La violencia obligó a suspender All Boys-El Pampero y la clasificación quedó en manos del Tribunal de Disciplina.
La clasificación de All Boys a las semifinales del Torneo Oficial de la Liga Cultural quedó envuelta en un escándalo. El equipo santarroseño vencía 2 a 1 a El Pampero y sellaba un global favorable de 5 a 3 cuando una violenta pelea entre simpatizantes obligó al árbitro a suspender el encuentro por falta de garantías.
El conflicto se desató en el segundo tiempo tras la salida del delantero Fernando Palacios, quien protagonizó un fuerte cruce verbal con la hinchada local. La tensión escaló rápidamente hasta que un grupo de violentos rompió un acceso que separaba a ambas parcialidades e ingresó al sector visitante, donde comenzaron los enfrentamientos.

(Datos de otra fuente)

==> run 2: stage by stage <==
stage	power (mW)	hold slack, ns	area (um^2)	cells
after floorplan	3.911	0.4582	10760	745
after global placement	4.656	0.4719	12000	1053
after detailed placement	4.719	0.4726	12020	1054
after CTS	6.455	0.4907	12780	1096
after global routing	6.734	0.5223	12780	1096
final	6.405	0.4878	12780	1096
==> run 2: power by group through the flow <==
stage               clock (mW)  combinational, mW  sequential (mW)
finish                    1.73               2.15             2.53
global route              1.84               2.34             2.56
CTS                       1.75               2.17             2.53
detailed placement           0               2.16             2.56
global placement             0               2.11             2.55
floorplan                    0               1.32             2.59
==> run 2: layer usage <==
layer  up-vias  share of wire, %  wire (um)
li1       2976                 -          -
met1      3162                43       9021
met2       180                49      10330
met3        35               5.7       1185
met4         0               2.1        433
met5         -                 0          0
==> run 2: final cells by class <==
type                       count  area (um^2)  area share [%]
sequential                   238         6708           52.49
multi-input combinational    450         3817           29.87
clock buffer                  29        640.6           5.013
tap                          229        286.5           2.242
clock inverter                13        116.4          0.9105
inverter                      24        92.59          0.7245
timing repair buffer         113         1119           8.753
**src/rtl/pc_request_unit.sv**
```systemverilog
// Program counter and instruction/data memory request sequencer.
// The PC advances only after an instruction fully completes: on ihit for
// non-memory instructions, or on dhit for loads and stores.
//
// state  | meaning
// -------+------------------------------------------------------------
// FETCH  | instruction read requested, waiting for ihit
// DATA   | data read/write requested, waiting for dhit; npc_q holds the
//        | next PC captured at ihit
// HALTED | HALT retired; all requests off, PC frozen until nRST
module pc_request_unit #(
  parameter logic [31:0] PC_RESET = 32'h0000_0000
) (
  input  logic        CLK,
  input  logic        nRST,
  input  logic        ihit,
  input  logic        dhit,
  input  logic        MemRead,
  input  logic        MemWrite,
  input  logic        halt_in,
  input  logic [1:0]  PC_src,
  input  logic [31:0] branch_off,
  input  logic [25:0] jump_addr,
  input  logic [31:0] reg_target,
  output logic [31:0] imemaddr,
  output logic [31:0] pc_plus4,
  output logic        imemREN,
  output logic        dmemREN,
  output logic        dmemWEN,
  output logic        pc_en,
  output logic        halt
);

  typedef enum logic [1:0] {FETCH, DATA, HALTED} state_t;

  state_t      state, state_nxt;
  logic [31:0] pc, pc_nxt;
  logic [31:0] npc_q, npc_nxt;
  logic        rd_q, rd_nxt;
  logic        wr_q, wr_nxt;
  logic        pc_en_q, pc_en_nxt;
  logic [31:0] next_pc;

  assign pc_plus4 = pc + 32'd4;
  assign imemaddr = pc;
  assign pc_en    = pc_en_q;

  // Next-PC selection; jr targets pass through without alignment fix-up.
  always_comb begin
    next_pc = pc_plus4;
    case (PC_src)
      2'b00: next_pc = pc_plus4;
      2'b01: next_pc = pc_plus4 + (branch_off << 2);
      2'b10: next_pc = {pc_plus4[31:28], jump_addr, 2'b00};
      2'b11: next_pc = reg_target;
      default: next_pc = pc_plus4;
    endcase
  end

  // State, PC and captured request registers; reset aborts any data request.
  always_ff @(posedge CLK or negedge nRST) begin
    if (!nRST) begin
      state   <= FETCH;
      pc      <= PC_RESET;
      npc_q   <= 32'h0;
      rd_q    <= 1'b0;
      wr_q    <= 1'b0;
      pc_en_q <= 1'b0;
    end else begin
      state   <= state_nxt;
      pc      <= pc_nxt;
      npc_q   <= npc_nxt;
      rd_q    <= rd_nxt;
      wr_q    <= wr_nxt;
      pc_en_q <= pc_en_nxt;
    end
  end

  // Next-state logic; halt_in wins over a memory op in the same instruction.
  always_comb begin
    state_nxt = state;
    pc_nxt    = pc;
    npc_nxt   = npc_q;
    rd_nxt    = rd_q;
    wr_nxt    = wr_q;
    pc_en_nxt = 1'b0;
    case (state)
      FETCH: begin
        if (ihit) begin
          if (halt_in) begin
            state_nxt = HALTED;
          end else if (MemRead || MemWrite) begin
            npc_nxt   = next_pc;
            rd_nxt    = MemRead;
            wr_nxt    = MemWrite;
            state_nxt = DATA;
          end else begin
            pc_nxt    = next_pc;
            pc_en_nxt = 1'b1;
          end
        end
      end
      DATA: begin
        if (dhit) begin
          pc_nxt    = npc_q;
          pc_en_nxt = 1'b1;
          state_nxt = FETCH;
        end
      end
      HALTED: begin
        state_nxt = HALTED;
      end
      default: state_nxt = FETCH;
    endcase
  end

  // Memory request outputs decoded from state; a store wins over a load.
  always_comb begin
    imemREN = 1'b0;
    dmemREN = 1'b0;
    dmemWEN = 1'b0;
    halt    = 1'b0;
    case (state)
      FETCH:  imemREN = 1'b1;
      DATA: begin
        dmemWEN = wr_q;
        dmemREN = rd_q & ~wr_q;
      end
      HALTED: halt = 1'b1;
      default: imemREN = 1'b1;
    endcase
  end

endmodule

```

Familiares de futbolistas quedaron en medio del caos y varios jugadores corrieron hacia la tribuna para intentar protegerlos. La Policía intervino utilizando gas pimienta para dispersar a los agresores, lo que también afectó a futbolistas de ambos equipos. Uno de los más comprometidos fue el capitán de El Pampero, que debió recibir asistencia médica.
Tras controlar parcialmente la situación, el árbitro evaluó junto a las fuerzas de seguridad que no existían condiciones para continuar el partido y decretó la suspensión cuando restaban pocos minutos para el final. La definición de la serie quedó ahora en manos del Tribunal de Disciplina, que deberá resolver tanto las sanciones como el desenlace deportivo de la eliminatoria.
Otra vez los violentos le ganaron al fútbol. Lo que debía ser una fiesta deportiva terminó convertido en un escenario de golpes, piedras y gas pimienta. Los verdaderos hinchas, las familias y los jugadores volvieron a pagar el precio de quienes utilizan una camiseta como excusa para sembrar el caos.
La respuesta no puede limitarse a un expediente disciplinario. Si cada fin de semana el deporte queda rehén de los violentos, el problema ya dejó de ser futbolístico para convertirse en un fracaso de quienes deben garantizar la seguridad y hacer cumplir las reglas.